Striatal and Thalamic Metabolite Levels and Restricted and Repetitive Behaviors in Twins with Autism Spectrum Disorder

Friday, May 12, 2017: 5:00 PM-6:30 PM
Golden Gate Ballroom (Marriott Marquis Hotel)
J. P. Hegarty1, M. Gu2, D. Spielman2, S. Cleveland1, J. Hallmayer1, L. Lazzeroni1, M. Raman1, T. W. Frazier3, J. M. Phillips1, A. L. Reiss1 and A. Y. Hardan1, (1)Psychiatry and Behavioral Sciences, Stanford University, Stanford, CA, (2)Radiology, Stanford University, Stanford, CA, (3)Cleveland Clinic Center for Autism, Cleveland, OH

Cortico-striatal-thalamo-cortical (CSTC) circuits are involved with carrying out goal-directed behaviors and disruption of these pathways is associated with aberrant behaviors, such as atypical repetition.
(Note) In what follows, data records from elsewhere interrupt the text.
===== src/rtl/alu_seq_pkg.sv =====
// Shared op codes, FSM state type and sizing helper for the ALU op sequencer.
package alu_seq_pkg;

   localparam logic [3:0] ALU_DIV     = 4'b0000;
   localparam logic [3:0] ALU_MUL     = 4'b0001;
   localparam logic [3:0] ALU_SUB     = 4'b0010;
   localparam logic [3:0] ALU_ADD     = 4'b0011;
   localparam logic [3:0] ALU_OR      = 4'b0100;
   localparam logic [3:0] ALU_AND     = 4'b0101;
   localparam logic [3:0] ALU_BNE     = 4'b0110;
   localparam logic [3:0] ALU_BGT     = 4'b0111;
   localparam logic [3:0] ALU_BLT     = 4'b1000;
   localparam logic [3:0] ALU_INVALID = 4'b1111;

   typedef enum logic [1:0] {
      IDLE = 2'd0,
      ITER = 2'd1,
      DONE = 2'd2
   } state_t;

   // Bits needed to hold the value n-1 (call with WIDTH+1 to hold WIDTH).
   function automatic int clog2(input int n);
      int r;
      r = 0;
      while ((1 << r) < n) r = r + 1;
      return r;
   endfunction

endpackage


===== src/rtl/iter_muldiv.sv =====
// Iterative unsigned multiplier / restoring divider sharing one 2*WIDTH shift
// register and one adder; one step per cycle for WIDTH cycles after i_start.
module iter_muldiv
   import alu_seq_pkg::*;
#(
   parameter int WIDTH = 32
) (
   input  logic             i_clk,
   input  logic             i_rst_n,
   input  logic             i_flush,
   input  logic             i_start,
   input  logic             i_mode_div,
   input  logic [WIDTH-1:0] i_a,
   input  logic [WIDTH-1:0] i_b,
   output logic             o_done,
   output logic [WIDTH-1:0] o_lo,
   output logic [WIDTH-1:0] o_hi
);

   localparam int CW = clog2(WIDTH + 1);

   logic [2*WIDTH-1:0] r_acc;
   logic [WIDTH-1:0]   r_operand;
   logic               r_mode_div;
   logic [CW-1:0]      r_cnt;

   logic [WIDTH-1:0]   w_hi;
   logic [WIDTH-1:0]   w_lo;
   logic [WIDTH:0]     w_x;
   logic [WIDTH:0]     w_y;
   logic [WIDTH+1:0]   w_sum;
   logic               w_fits;
   logic [2*WIDTH-1:0] w_acc_nxt;

   assign w_hi = r_acc[2*WIDTH-1:WIDTH];
   assign w_lo = r_acc[WIDTH-1:0];

   // Div: partial remainder shifted left against divisor (x - d = x + ~d + 1).
   // Mul: high half plus multiplicand when the current multiplier bit is set.
   always_comb begin
      w_x = {1'b0, w_hi};
      w_y = '0;
      if (r_mode_div) begin
         w_x = {w_hi, w_lo[WIDTH-1]};
         w_y = ~{1'b0, r_operand};
      end else if (w_lo[0]) begin
         w_y = {1'b0, r_operand};
      end
   end

   assign w_sum  = {1'b0, w_x} + {1'b0, w_y} + {{(WIDTH+1){1'b0}}, r_mode_div};
   assign w_fits = w_sum[WIDTH+1];

   always_comb begin
      if (r_mode_div) begin
         w_acc_nxt[2*WIDTH-1:WIDTH] = w_fits ? w_sum[WIDTH-1:0] : w_x[WIDTH-1:0];
         w_acc_nxt[WIDTH-1:0]       = {w_lo[WIDTH-2:0], w_fits};
      end else begin
         w_acc_nxt = {w_sum[WIDTH:0], w_lo[WIDTH-1:1]};
      end
   end

   // The final step's result is presented combinationally alongside o_done.
   assign o_done = (r_cnt == CW'(1));
   assign o_lo   = w_acc_nxt[WIDTH-1:0];
   assign o_hi   = w_acc_nxt[2*WIDTH-1:WIDTH];

   always_ff @(posedge i_clk) begin
      if (!i_rst_n) begin
         r_acc      <= '0;
         r_operand  <= '0;
         r_mode_div <= 1'b0;
         r_cnt      <= '0;
      end else if (i_flush) begin
         r_cnt <= '0;
      end else if (i_start) begin
         r_acc      <= {{WIDTH{1'b0}}, (i_mode_div ? i_a : i_b)};
         r_operand  <= i_mode_div ? i_b : i_a;
         r_mode_div <= i_mode_div;
         r_cnt      <= CW'(WIDTH);
      end else if (r_cnt != '0) begin
         r_acc <= w_acc_nxt;
         r_cnt <= r_cnt - CW'(1);
      end
   end

endmodule
<file path="src/rtl/gcm_pkg.sv">
// gcm_pkg: phase codes, block limits and FSM state type shared by the GCM block scheduler and tag stage
package gcm_pkg;
   localparam logic [2:0] PH_AAD   = 3'b010;
   localparam logic [2:0] PH_FIRST = 3'b000;
   localparam logic [2:0] PH_MID   = 3'b001;
   localparam logic [2:0] PH_LAST  = 3'b011;
   localparam logic [2:0] PH_ONLY  = 3'b111;
   localparam logic [2:0] PH_IDLE  = 3'b100;
   localparam int MAX_BLOCKS = 100000;
   localparam int IDX_W = 17;
   localparam logic [31:0] CTR_TEXT_BASE = 32'd2;
   typedef enum logic [1:0] {S_IDLE, S_AAD, S_TEXT, S_FIN} state_t;
endpackage

</file>
<file path="src/rtl/gcm_block_scheduler_if.sv">
// gcm_block_scheduler_if: descriptor, per-worker ready and dispatch tag bundle
//   i_start/i_aad_bits/i_pt_bits/i_iv : descriptor, valid on i_start pulse
//   i_worker_ready                    : per-worker back-pressure, bit k = worker k
//   o_valid/o_worker_id/o_block_idx/o_counter/o_phase : dispatch tag
//   o_busy/o_done/o_error             : instance status
interface gcm_block_scheduler_if #(parameter int N_WORKERS = 4);
   import gcm_pkg::*;
   localparam int ID_W = $clog2(N_WORKERS);
   logic                 i_start;
   logic [63:0]          i_aad_bits;
   logic [63:0]          i_pt_bits;
   logic [95:0]          i_iv;
   logic [N_WORKERS-1:0] i_worker_ready;
   logic                 o_valid;
   logic [ID_W-1:0]      o_worker_id;
   logic [IDX_W-1:0]     o_block_idx;
   logic [127:0]         o_counter;
   logic [2:0]           o_phase;
   logic                 o_busy;
   logic                 o_done;
   logic                 o_error;
   modport master (
      output i_start, i_aad_bits, i_pt_bits, i_iv, i_worker_ready,
      input  o_valid, o_worker_id, o_block_idx, o_counter, o_phase, o_busy, o_done, o_error
   );
   modport slave (
      input  i_start, i_aad_bits, i_pt_bits, i_iv, i_worker_ready,
      output o_valid, o_worker_id, o_block_idx, o_counter, o_phase, o_busy, o_done, o_error
   );
endinterface

</file>
<file path="src/rtl/gcm_phase_decode.sv">
// gcm_phase_decode: maps (valid, block_idx, aad_blocks, total) to the dispatch phase code
//   i_valid, i_block_idx, i_aad_blocks, i_total -> o_phase
module gcm_phase_decode
   import gcm_pkg::*;
(
   input  logic             i_valid,
   input  logic [IDX_W-1:0] i_block_idx,
   input  logic [IDX_W-1:0] i_aad_blocks,
   input  logic [IDX_W-1:0] i_total,
   output logic [2:0]       o_phase
);
   assign o_phase = !i_valid                                 ? PH_IDLE  :
                    i_block_idx < i_aad_blocks               ? PH_AAD   :
                    i_total - i_aad_blocks == IDX_W'(1)      ? PH_ONLY  :
                    i_block_idx == i_aad_blocks              ? PH_FIRST :
                    i_block_idx == i_total - IDX_W'(1)       ? PH_LAST  : PH_MID;
endmodule

</file>
<file path="src/rtl/gcm_block_scheduler.sv">
// gcm_block_scheduler: turns one GCM descriptor into an in-order stream of per-block worker dispatch tags
//   clk, rst : clock, synchronous active-high reset
//   bus      : slave side of gcm_block_scheduler_if (descriptor in, dispatch tag and status out)
module gcm_block_scheduler #(
   parameter int N_WORKERS  = 4,
   parameter int MAX_BLOCKS = gcm_pkg::MAX_BLOCKS
) (
   input logic                  clk,
   input logic                  rst,
   gcm_block_scheduler_if.slave bus
);
   import gcm_pkg::*;
   localparam int ID_W = $clog2(N_WORKERS);
   state_t           r_state, w_next;
   logic [IDX_W-1:0] r_idx, r_aad, r_total;
   logic [95:0]      r_iv;
   logic             r_error;
   logic [56:0]      w_aad_blk, w_pt_blk;
   logic [64:0]      w_sum;
   logic             w_start_idle, w_over, w_accept, w_valid, w_fire;
   logic [31:0]      w_ctr;
   logic [2:0]       w_phase;
   assign w_aad_blk = bus.i_aad_bits[63:7];
   assign w_pt_blk  = bus.i_pt_bits[63:7];
   // 65-bit sum so two huge lengths can never wrap into an accepted count
   assign w_sum        = {8'd0, w_aad_blk} + {8'd0, w_pt_blk};
   assign w_start_idle = r_state == S_IDLE && bus.i_start;
   assign w_over       = w_sum > 65'(MAX_BLOCKS);
   assign w_accept     = w_start_idle && !w_over;
   assign w_valid      = r_state == S_AAD || r_state == S_TEXT;
   assign w_fire       = w_valid && bus.i_worker_ready[r_idx[ID_W-1:0]];
   assign w_ctr        = {{(32-IDX_W){1'b0}}, r_idx - r_aad} + CTR_TEXT_BASE;
   always_ff @(posedge clk) begin
      if (rst) r_state <= S_IDLE;
      else     r_state <= w_next;
   end
   always_comb begin
      w_next = r_state;
      case (r_state)
         S_IDLE:  if (w_accept) w_next = w_aad_blk != 0 ? S_AAD : w_pt_blk != 0 ? S_TEXT : S_FIN;
         S_AAD:   if (w_fire && r_idx == r_aad - IDX_W'(1)) w_next = r_total != r_aad ? S_TEXT : S_FIN;
         S_TEXT:  if (w_fire && r_idx == r_total - IDX_W'(1)) w_next = S_FIN;
         default: w_next = S_IDLE;
      endcase
   end
   always_ff @(posedge clk) begin
      if (rst) begin
         r_idx   <= '0;
         r_aad   <= '0;
         r_total <= '0;
         r_iv    <= '0;
         r_error <= 1'b0;
      end else begin
         r_error <= w_start_idle && w_over;
         if (w_accept) begin
            r_aad   <= w_aad_blk[IDX_W-1:0];
            r_total <= w_sum[IDX_W-1:0];
            r_iv    <= bus.i_iv;
            r_idx   <= '0;
         end else if (r_state == S_FIN) r_idx <= '0;
         else if (w_fire) r_idx <= r_idx + IDX_W'(1);
      end
   end
   gcm_phase_decode u_phase (
      .i_valid      (w_valid),
      .i_block_idx  (r_idx),
      .i_aad_blocks (r_aad),
      .i_total      (r_total),
      .o_phase      (w_phase)
   );
   assign bus.o_valid     = w_valid;
   assign bus.o_worker_id = r_idx[ID_W-1:0];
   assign bus.o_block_idx = r_idx;
   assign bus.o_counter   = r_state == S_TEXT ? {r_iv, w_ctr} : '0;
   assign bus.o_phase     = w_phase;
   assign bus.o_busy      = r_state != S_IDLE;
   assign bus.o_done      = r_state == S_FIN;
   assign bus.o_error     = r_error;
endmodule

</file>
<file path="src/flat_wrapper.sv">
// flat-port wrapper written by rule: the top's interface ports become plain ports
module gcm_block_scheduler_flat import gcm_pkg::*;
#(
   parameter int N_WORKERS  = 4,
   parameter int MAX_BLOCKS = gcm_pkg::MAX_BLOCKS
)
  (clk, rst, bus_i_start, bus_i_aad_bits, bus_i_pt_bits, bus_i_iv, bus_i_worker_ready, bus_o_valid, bus_o_worker_id, bus_o_block_idx, bus_o_counter, bus_o_phase, bus_o_busy, bus_o_done, bus_o_error);
  gcm_block_scheduler_if #(.N_WORKERS(N_WORKERS)) bus_i ();
  input logic clk;
  input logic rst;
  input wire logic [$bits(bus_i.i_start)-1:0] bus_i_start;
  input wire logic [$bits(bus_i.i_aad_bits)-1:0] bus_i_aad_bits;
  input wire logic [$bits(bus_i.i_pt_bits)-1:0] bus_i_pt_bits;
  input wire logic [$bits(bus_i.i_iv)-1:0] bus_i_iv;
  input wire logic [$bits(bus_i.i_worker_ready)-1:0] bus_i_worker_ready;
  output wire logic [$bits(bus_i.o_valid)-1:0] bus_o_valid;
  output wire logic [$bits(bus_i.o_worker_id)-1:0] bus_o_worker_id;
  output wire logic [$bits(bus_i.o_block_idx)-1:0] bus_o_block_idx;
  output wire logic [$bits(bus_i.o_counter)-1:0] bus_o_counter;
  output wire logic [$bits(bus_i.o_phase)-1:0] bus_o_phase;
  output wire logic [$bits(bus_i.o_busy)-1:0] bus_o_busy;
  output wire logic [$bits(bus_i.o_done)-1:0] bus_o_done;
  output wire logic [$bits(bus_i.o_error)-1:0] bus_o_error;
  assign bus_i.i_start = bus_i_start;
  assign bus_i.i_aad_bits = bus_i_aad_bits;
  assign bus_i.i_pt_bits = bus_i_pt_bits;
  assign bus_i.i_iv = bus_i_iv;
  assign bus_i.i_worker_ready = bus_i_worker_ready;
  assign bus_o_valid = bus_i.o_valid;
  assign bus_o_worker_id = bus_i.o_worker_id;
  assign bus_o_block_idx = bus_i.o_block_idx;
  assign bus_o_counter = bus_i.o_counter;
  assign bus_o_phase = bus_i.o_phase;
  assign bus_o_busy = bus_i.o_busy;
  assign bus_o_done = bus_i.o_done;
  assign bus_o_error = bus_i.o_error;
  gcm_block_scheduler #(.N_WORKERS(N_WORKERS), .MAX_BLOCKS(MAX_BLOCKS)) u_core (.clk(clk), .rst(rst), .bus(bus_i));
endmodule
</file>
Although limited, investigations of individuals with ASD support a relationship between CSTC circuit abnormalities and restricted and repetitive behaviors (RRB). For example, volumetric abnormalities in the striatum and thalamus in individuals with ASD are significantly associated with the severity of RRB symptoms.


The goal of this investigation was to examine neurochemical profiles of CSTC regions to determine whether children with ASD exhibit abnormalities that are related to RRB symptom severity.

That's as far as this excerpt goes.